The PhD Standard


I came across this twitter thread in which a few physicists argue about what knowledge makes a Physics PhD.

Jon Dowling argues that some of the more advanced QM topics (WKB, specifically) are antiquated and not useful knowledge, now that we have the computational resources to solve these equations numerically to arbitrary precision. Rod van Meter chimes in with a slightly different take, that it should be possible to get a PhD in Quantum Computing without taking courses in Statistical Mechanics, and E&M, for example. However, he would require a colossal amount of other knowledge, mostly systems architecture stuff from what I can glean.

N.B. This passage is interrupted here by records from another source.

<file path="src/rtl/la_delayline_pkg.sv">
// Shared types and helpers for the tapped delay line and its glitch-free tap-select controller.
package la_delayline_pkg;

   typedef enum logic [1:0] {
      IDLE     = 2'd0,
      WAIT_LOW = 2'd1,
      SWITCH   = 2'd2
   } state_e;

   // Requests beyond the last tap land on the last tap rather than wrapping.
   function automatic int unsigned clamp_tap(input int unsigned tap, input int unsigned ntap);
      return (tap >= ntap) ? (ntap - 1) : tap;
   endfunction

endpackage

</file>
<file path="src/rtl/la_delay.sv">
// Single delay-line cell; every PROP variant is modelled as a non-inverting buffer.
module la_delay #(
   parameter string PROP = "DEFAULT"
) (
   input  logic a,
   output logic z
);

   generate
      if (PROP == "INVPAIR") begin : g_invpair
         logic mid;
         assign mid = ~a;
         assign z   = ~mid;
      end else begin : g_buf
         assign z = a;
      end
   endgenerate

endmodule

</file>
<file path="src/rtl/la_dsync.sv">
// Two-flop synchronizer that brings an asynchronous tap level into the clk domain.
module la_dsync (
   input  logic clk,
   input  logic reset,
   input  logic d,
   output logic q
);

   logic meta_q, meta_d;
   logic sync_q, sync_d;

   always_comb begin
      meta_d = d;
      sync_d = meta_q;
   end

   always_ff @(posedge clk) begin
      if (reset) begin
         meta_q <= 1'b0;
         sync_q <= 1'b0;
      end else begin
         meta_q <= meta_d;
         sync_q <= sync_d;
      end
   end

   assign q = sync_q;

endmodule

</file>
<file path="src/rtl/la_delayline_ctrl.sv">
// Tapped delay line with a controller that only moves the output mux while old and new taps are both low.
module la_delayline_ctrl
   import la_delayline_pkg::*;
#(
   parameter int    NTAP    = 8,
   parameter string PROP    = "DEFAULT",
   parameter int    LOWCYC  = 4,
   parameter int    TIMEOUT = 32,
   localparam int   TW      = $clog2(NTAP)
) (
   input  logic          clk,
   input  logic          reset,
   input  logic          a,
   output logic          z,
   input  logic          sel_valid,
   input  logic [TW-1:0] sel_tap,
   output logic          sel_ready,
   output logic [TW-1:0] cur_tap,
   output logic          busy,
   output logic          err
);

   localparam int LW = $clog2(LOWCYC + 1);
   localparam int CW = $clog2(TIMEOUT + 1);

   logic [NTAP-1:0] taps;

   generate
      for (genvar i = 0; i < NTAP; i++) begin : g_tap
         if (i == 0) begin : g_first
            la_delay #(.PROP(PROP)) u_dly (.a(a), .z(taps[i]));
         end else begin : g_next
            la_delay #(.PROP(PROP)) u_dly (.a(taps[i-1]), .z(taps[i]));
         end
      end
   endgenerate

   state_e        state_q, state_d;
   logic [TW-1:0] cur_tap_q, cur_tap_d;
   logic [TW-1:0] pend_q, pend_d;
   logic [LW-1:0] low_cnt_q, low_cnt_d;
   logic [CW-1:0] to_cnt_q, to_cnt_d;
   logic          err_q, err_d;
   logic          cur_sync, pend_sync;

   assign z = taps[cur_tap_q];

   la_dsync u_sync_cur (
      .clk   (clk),
      .reset (reset),
      .d     (taps[cur_tap_q]),
      .q     (cur_sync)
   );

   la_dsync u_sync_pend (
      .clk   (clk),
      .reset (reset),
      .d     (taps[pend_q]),
      .q     (pend_sync)
   );

   always_comb begin
      state_d   = state_q;
      cur_tap_d = cur_tap_q;
      pend_d    = pend_q;
      low_cnt_d = low_cnt_q;
      to_cnt_d  = to_cnt_q;
      err_d     = err_q;
      sel_ready = (state_q == IDLE) && !reset;
      busy      = (state_q != IDLE);

      case (state_q)
         IDLE: begin
            if (sel_valid && sel_ready) begin
               pend_d = TW'(clamp_tap(32'(sel_tap), NTAP));
               err_d  = 1'b0;
               if (pend_d != cur_tap_q) begin
                  state_d   = WAIT_LOW;
                  low_cnt_d = '0;
                  to_cnt_d  = '0;
               end
            end
         end
         WAIT_LOW: begin
            if (!cur_sync && !pend_sync) begin
               low_cnt_d = (low_cnt_q == LW'(LOWCYC)) ? low_cnt_q : low_cnt_q + LW'(1);
            end else begin
               low_cnt_d = '0;
            end
            to_cnt_d = (to_cnt_q == CW'(TIMEOUT)) ? to_cnt_q : to_cnt_q + CW'(1);
            // A genuine low window beats a timeout that expires on the same cycle.
            if (low_cnt_d == LW'(LOWCYC)) begin
               state_d = SWITCH;
            end else if (to_cnt_d == CW'(TIMEOUT)) begin
               state_d = SWITCH;
               err_d   = 1'b1;
            end
         end
         SWITCH: begin
            cur_tap_d = pend_q;
            state_d   = IDLE;
         end
         default: begin
            state_d = IDLE;
         end
      endcase
   end

   always_ff @(posedge clk) begin
      if (reset) begin
         state_q   <= IDLE;
         cur_tap_q <= '0;
         pend_q    <= '0;
         low_cnt_q <= '0;
         to_cnt_q  <= '0;
         err_q     <= 1'b0;
      end else begin
         state_q   <= state_d;
         cur_tap_q <= cur_tap_d;
         pend_q    <= pend_d;
         low_cnt_q <= low_cnt_d;
         to_cnt_q  <= to_cnt_d;
         err_q     <= err_d;
      end
   end

   assign cur_tap = cur_tap_q;
   assign err     = err_q;

endmodule

</file>
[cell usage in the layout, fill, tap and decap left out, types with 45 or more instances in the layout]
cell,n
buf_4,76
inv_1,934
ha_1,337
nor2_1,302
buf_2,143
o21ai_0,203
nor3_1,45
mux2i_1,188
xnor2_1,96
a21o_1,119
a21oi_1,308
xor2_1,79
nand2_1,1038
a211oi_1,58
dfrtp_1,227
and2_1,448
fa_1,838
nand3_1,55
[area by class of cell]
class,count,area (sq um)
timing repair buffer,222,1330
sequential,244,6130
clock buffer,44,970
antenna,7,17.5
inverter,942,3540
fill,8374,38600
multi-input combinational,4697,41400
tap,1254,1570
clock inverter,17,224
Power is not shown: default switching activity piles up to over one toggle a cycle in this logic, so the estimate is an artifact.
`config.mk`:
```
export PLATFORM = sky130hd
export DESIGN_NAME = fifo_rd_stream
export DESIGN_NICKNAME = d
export VERILOG_FILES = /design/src/rtl/fifo_rd_stream.sv
export SDC_FILE = /design/constraint.sdc
export NUM_CORES = 1
export LEC_CHECK = 0
export BUFFER_PORTS_ARGS = -buffer_cell sky130_fd_sc_hd__clkbuf_2
export CORE_MARGIN = 3
export CORE_UTILIZATION = 51
export CTS_CLUSTER_SIZE = 14
export DETAILED_ROUTE_END_ITERATION = 12
export GPL_TIMING_DRIVEN = 0
export PLACE_DENSITY_LB_ADDON = 0.3
export SLEW_MARGIN = 0
export SYNTH_ARGS = -nofsm -noshare
export SYNTH_HDL_FRONTEND = slang
export SYNTH_SLANG_ARGS = --single-unit
```
`constraint.sdc`:
```
create_clock -name rclk -period 2.2 [get_ports rclk]
set_input_delay 0.55 -clock rclk [delete_from_list [all_inputs] [get_ports rclk]]
set_output_delay 0.55 -clock rclk [all_outputs]
set_load 0.03 [all_outputs]
```
## src/rtl/instr_fetch_axi_master_if.sv

```systemverilog
// AXI4 read-only channel bundle (AR + R) between the fetch master and the
// instruction-memory slave.
interface instr_fetch_axi_master_if #(
    parameter int unsigned ADDR_WIDTH = 32,
    parameter int unsigned DATA_WIDTH = 32
);
    logic [ADDR_WIDTH-1:0] araddr;
    logic                  arvalid;
    logic                  arready;
    logic [2:0]            arprot;
    logic [DATA_WIDTH-1:0] rdata;
    logic [1:0]            rresp;
    logic                  rvalid;
    logic                  rready;

    modport master (
        output araddr, arvalid, arprot, rready,
        input  arready, rdata, rresp, rvalid
    );

    modport slave (
        input  araddr, arvalid, arprot, rready,
        output arready, rdata, rresp, rvalid
    );
endinterface

```

## src/rtl/instr_fetch_axi_master.sv

```systemverilog
// Instruction-fetch req/gnt/rvalid to AXI4 single-beat read bridge.
// One outstanding transaction; back-to-back requests go straight from the
// R handshake to a new AR without passing through IDLE.
module instr_fetch_axi_master #(
    parameter int unsigned ADDR_WIDTH = 32,
    parameter int unsigned DATA_WIDTH = 32,
    parameter int unsigned CNT_WIDTH  = 16
) (
    input  logic                  clk,
    input  logic                  rst_n,
    input  logic                  instr_req_i,
    input  logic [ADDR_WIDTH-1:0] instr_addr_i,
    output logic                  instr_gnt_o,
    output logic                  instr_rvalid_o,
    output logic [DATA_WIDTH-1:0] instr_rdata_o,
    output logic                  instr_err_o,
    instr_fetch_axi_master_if.master m_axi,
    output logic [CNT_WIDTH-1:0]  fetch_count_o,
    output logic [CNT_WIDTH-1:0]  err_count_o
);

    typedef enum logic [1:0] {
        IDLE,
        ADDR,
        DATA
    } state_t;

    state_t                state_q, state_d;
    logic [ADDR_WIDTH-1:0] araddr_q, araddr_d;
    logic                  arvalid_q, arvalid_d;
    logic                  rready_q, rready_d;
    logic                  rvalid_q, rvalid_d;
    logic                  err_q, err_d;
    logic [DATA_WIDTH-1:0] rdata_q, rdata_d;
    logic [CNT_WIDTH-1:0]  fetch_cnt_q, fetch_cnt_d;
    logic [CNT_WIDTH-1:0]  err_cnt_q, err_cnt_d;
    logic                  gnt;
    logic                  resp_err;

    // Low two address bits are discarded; masking keeps every input bit in use.
    logic [ADDR_WIDTH-1:0] aligned_addr;
    assign aligned_addr = instr_addr_i & ~(ADDR_WIDTH'(3));
    assign resp_err     = (m_axi.rresp != 2'b00);

    // State and datapath registers, cleared asynchronously.
    always_ff @(posedge clk or negedge rst_n) begin
        if (!rst_n) begin
            state_q     <= IDLE;
            araddr_q    <= '0;
            arvalid_q   <= 1'b0;
            rready_q    <= 1'b0;
            rvalid_q    <= 1'b0;
            err_q       <= 1'b0;
            rdata_q     <= '0;
            fetch_cnt_q <= '0;
            err_cnt_q   <= '0;
        end else begin
            state_q     <= state_d;
            araddr_q    <= araddr_d;
            arvalid_q   <= arvalid_d;
            rready_q    <= rready_d;
            rvalid_q    <= rvalid_d;
            err_q       <= err_d;
            rdata_q     <= rdata_d;
            fetch_cnt_q <= fetch_cnt_d;
            err_cnt_q   <= err_cnt_d;
        end
    end

    // Next-state, next-register values and the combinational grant.
    always_comb begin
        state_d     = state_q;
        araddr_d    = araddr_q;
        arvalid_d   = arvalid_q;
        rready_d    = rready_q;
        rvalid_d    = 1'b0;
        err_d       = err_q;
        rdata_d     = rdata_q;
        fetch_cnt_d = fetch_cnt_q;
        err_cnt_d   = err_cnt_q;
        gnt         = 1'b0;

        unique case (state_q)
            IDLE: begin
                if (instr_req_i) begin
                    araddr_d  = aligned_addr;
                    arvalid_d = 1'b1;
                    state_d   = ADDR;
                end
            end
            ADDR: begin
                // arvalid is always high here; the request line is not
                // consulted so a dropped request still completes.
                if (m_axi.arready) begin
                    gnt       = 1'b1;
                    arvalid_d = 1'b0;
                    rready_d  = 1'b1;
                    state_d   = DATA;
                end
            end
            DATA: begin
                if (m_axi.rvalid && rready_q) begin
                    rdata_d  = m_axi.rdata;
                    err_d    = resp_err;
                    rvalid_d = 1'b1;
                    rready_d = 1'b0;
                    if (fetch_cnt_q != '1) begin
                        fetch_cnt_d = fetch_cnt_q + 1'b1;
                    end
                    if (resp_err && (err_cnt_q != '1)) begin
                        err_cnt_d = err_cnt_q + 1'b1;
                    end
                    if (instr_req_i) begin
                        araddr_d  = aligned_addr;
                        arvalid_d = 1'b1;
                        state_d   = ADDR;
                    end else begin
                        state_d   = IDLE;
                    end
                end
            end
            default: begin
                state_d = IDLE;
            end
        endcase
    end

    assign m_axi.araddr  = araddr_q;
    assign m_axi.arvalid = arvalid_q;
    assign m_axi.arprot  = 3'b100;
    assign m_axi.rready  = rready_q;

    assign instr_gnt_o    = gnt;
    assign instr_rvalid_o = rvalid_q;
    assign instr_rdata_o  = rdata_q;
    assign instr_err_o    = err_q;
    assign fetch_count_o  = fetch_cnt_q;
    assign err_count_o    = err_cnt_q;

endmodule

```

## src/flat_wrapper.sv

```systemverilog
// flat-port wrapper written by rule: the top's interface ports become plain ports
module instr_fetch_axi_master_flat 
#(
    parameter int unsigned ADDR_WIDTH = 32,
    parameter int unsigned DATA_WIDTH = 32,
    parameter int unsigned CNT_WIDTH  = 16
)
  (clk, rst_n, instr_req_i, instr_addr_i, instr_gnt_o, instr_rvalid_o, instr_rdata_o, instr_err_o, fetch_count_o, err_count_o, m_axi_araddr, m_axi_arvalid, m_axi_arprot, m_axi_rready, m_axi_arready, m_axi_rdata, m_axi_rresp, m_axi_rvalid);
  instr_fetch_axi_master_if #(.ADDR_WIDTH(ADDR_WIDTH), .DATA_WIDTH(DATA_WIDTH)) m_axi_i ();
  input  logic clk;
  input  logic rst_n;
  input  logic instr_req_i;
  input  logic [ADDR_WIDTH-1:0] instr_addr_i;
  output logic instr_gnt_o;
  output logic instr_rvalid_o;
  output logic [DATA_WIDTH-1:0] instr_rdata_o;
  output logic instr_err_o;
  output logic [CNT_WIDTH-1:0] fetch_count_o;
  output logic [CNT_WIDTH-1:0] err_count_o;
  output wire logic [$bits(m_axi_i.araddr)-1:0] m_axi_araddr;
  output wire logic [$bits(m_axi_i.arvalid)-1:0] m_axi_arvalid;
  output wire logic [$bits(m_axi_i.arprot)-1:0] m_axi_arprot;
  output wire logic [$bits(m_axi_i.rready)-1:0] m_axi_rready;
  input wire logic [$bits(m_axi_i.arready)-1:0] m_axi_arready;
  input wire logic [$bits(m_axi_i.rdata)-1:0] m_axi_rdata;
  input wire logic [$bits(m_axi_i.rresp)-1:0] m_axi_rresp;
  input wire logic [$bits(m_axi_i.rvalid)-1:0] m_axi_rvalid;
  assign m_axi_araddr = m_axi_i.araddr;
  assign m_axi_arvalid = m_axi_i.arvalid;
  assign m_axi_arprot = m_axi_i.arprot;
  assign m_axi_rready = m_axi_i.rready;
  assign m_axi_i.arready = m_axi_arready;
  assign m_axi_i.rdata = m_axi_rdata;
  assign m_axi_i.rresp = m_axi_rresp;
  assign m_axi_i.rvalid = m_axi_rvalid;
  instr_fetch_axi_master #(.ADDR_WIDTH(ADDR_WIDTH), .DATA_WIDTH(DATA_WIDTH), .CNT_WIDTH(CNT_WIDTH)) u_core (.clk(clk), .rst_n(rst_n), .instr_req_i(instr_req_i), .instr_addr_i(instr_addr_i), .instr_gnt_o(instr_gnt_o), .instr_rvalid_o(instr_rvalid_o), .instr_rdata_o(instr_rdata_o), .instr_err_o(instr_err_o), .m_axi(m_axi_i), .fetch_count_o(fetch_count_o), .err_count_o(err_count_o));
endmodule
```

I confess to a strong emotional reaction when I went through this thread initially. It seemed insane to remove the eternal pillars of physics education from PhD requirements. Of course, then I remembered that my PhD courses were almost totally irrelevant to my dissertation work. Jackson’s E&M actually ruined electricity and magnetism for me. What had been a beautiful, elegant subject when presented by Griffiths (for undergrads, admittedly) turned into an shitstorm of arcane vector calculus identities that obscured whatever intuition I was expected to gain from the problem sets. Stat Mech I mostly slept through, and classical mechanics is always a drag. Quantum mechanics was great and fun. Unfortunately, spending an enormous time on scattering does not exactly prepare one for a career in quantum information!

Even though my dissertation was on a topic considered to be ‘quantum’ (it has quantum in the name!), there was very little quantum mechanics at all. Part of this is because the microscopic theory of superfluid helium was and is, in my view, totally inadequate. Indeed, I would have been better served by a graduate fluid dynamics course, which was offered only in the Mechanical Engineering department.

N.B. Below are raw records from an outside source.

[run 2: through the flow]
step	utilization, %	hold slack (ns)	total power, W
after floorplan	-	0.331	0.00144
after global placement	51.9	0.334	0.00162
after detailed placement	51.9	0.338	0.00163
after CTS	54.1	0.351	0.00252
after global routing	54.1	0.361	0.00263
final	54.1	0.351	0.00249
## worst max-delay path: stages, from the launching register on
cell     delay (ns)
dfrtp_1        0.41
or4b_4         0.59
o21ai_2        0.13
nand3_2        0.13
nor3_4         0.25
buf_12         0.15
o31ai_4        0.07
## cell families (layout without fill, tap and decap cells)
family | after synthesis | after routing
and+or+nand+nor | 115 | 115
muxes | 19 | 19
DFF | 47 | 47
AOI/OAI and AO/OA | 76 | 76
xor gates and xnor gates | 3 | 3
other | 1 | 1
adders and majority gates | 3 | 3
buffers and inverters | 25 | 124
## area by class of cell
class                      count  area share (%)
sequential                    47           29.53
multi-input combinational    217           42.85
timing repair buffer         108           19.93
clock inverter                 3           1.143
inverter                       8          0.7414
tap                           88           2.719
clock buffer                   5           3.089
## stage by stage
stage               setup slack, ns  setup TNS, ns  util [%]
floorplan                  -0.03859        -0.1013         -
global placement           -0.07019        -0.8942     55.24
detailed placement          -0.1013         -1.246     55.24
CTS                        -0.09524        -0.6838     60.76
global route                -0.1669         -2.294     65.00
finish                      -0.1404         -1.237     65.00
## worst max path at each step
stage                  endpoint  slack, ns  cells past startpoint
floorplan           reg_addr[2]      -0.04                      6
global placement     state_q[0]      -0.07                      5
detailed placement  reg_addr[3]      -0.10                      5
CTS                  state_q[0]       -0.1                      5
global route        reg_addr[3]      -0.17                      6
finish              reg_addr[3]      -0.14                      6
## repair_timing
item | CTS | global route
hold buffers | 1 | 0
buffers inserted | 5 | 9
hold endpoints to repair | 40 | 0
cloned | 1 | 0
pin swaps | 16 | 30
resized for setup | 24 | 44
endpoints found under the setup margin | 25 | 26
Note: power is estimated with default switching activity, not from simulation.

Evaluating a PhD program in the context of the usefulness of the coursework seems a little bit bizarre. I’d never argue that the core graduate physics curriculum should include organic chemistry or critical literary theory over electricity and magnetism, even though I’ve had to use Green’s functions about as often as I needed to know about organic molecules or whatever the hell literary theorists study.

What’s the point of the grad school curriculum?

  1. Further develop physical intuition in more complex physical systems
  2. Introduce advanced mathematical techniques in the fields where they are most prevalent
  3. By 1. and 2. create a common knowledge foundation among physicists.

In this framework there’s still room for modernization. The whole physics curriculum can be redone to focus much more on numerical techniques, now that computational power is cheap and ubiquitous. This is a far cry from allowing folks to get a physics PhD without taking quantum mechanics. Obviously the only physics course that shouldn’t extend beyond its Physics 101 form is Classical Dynamics.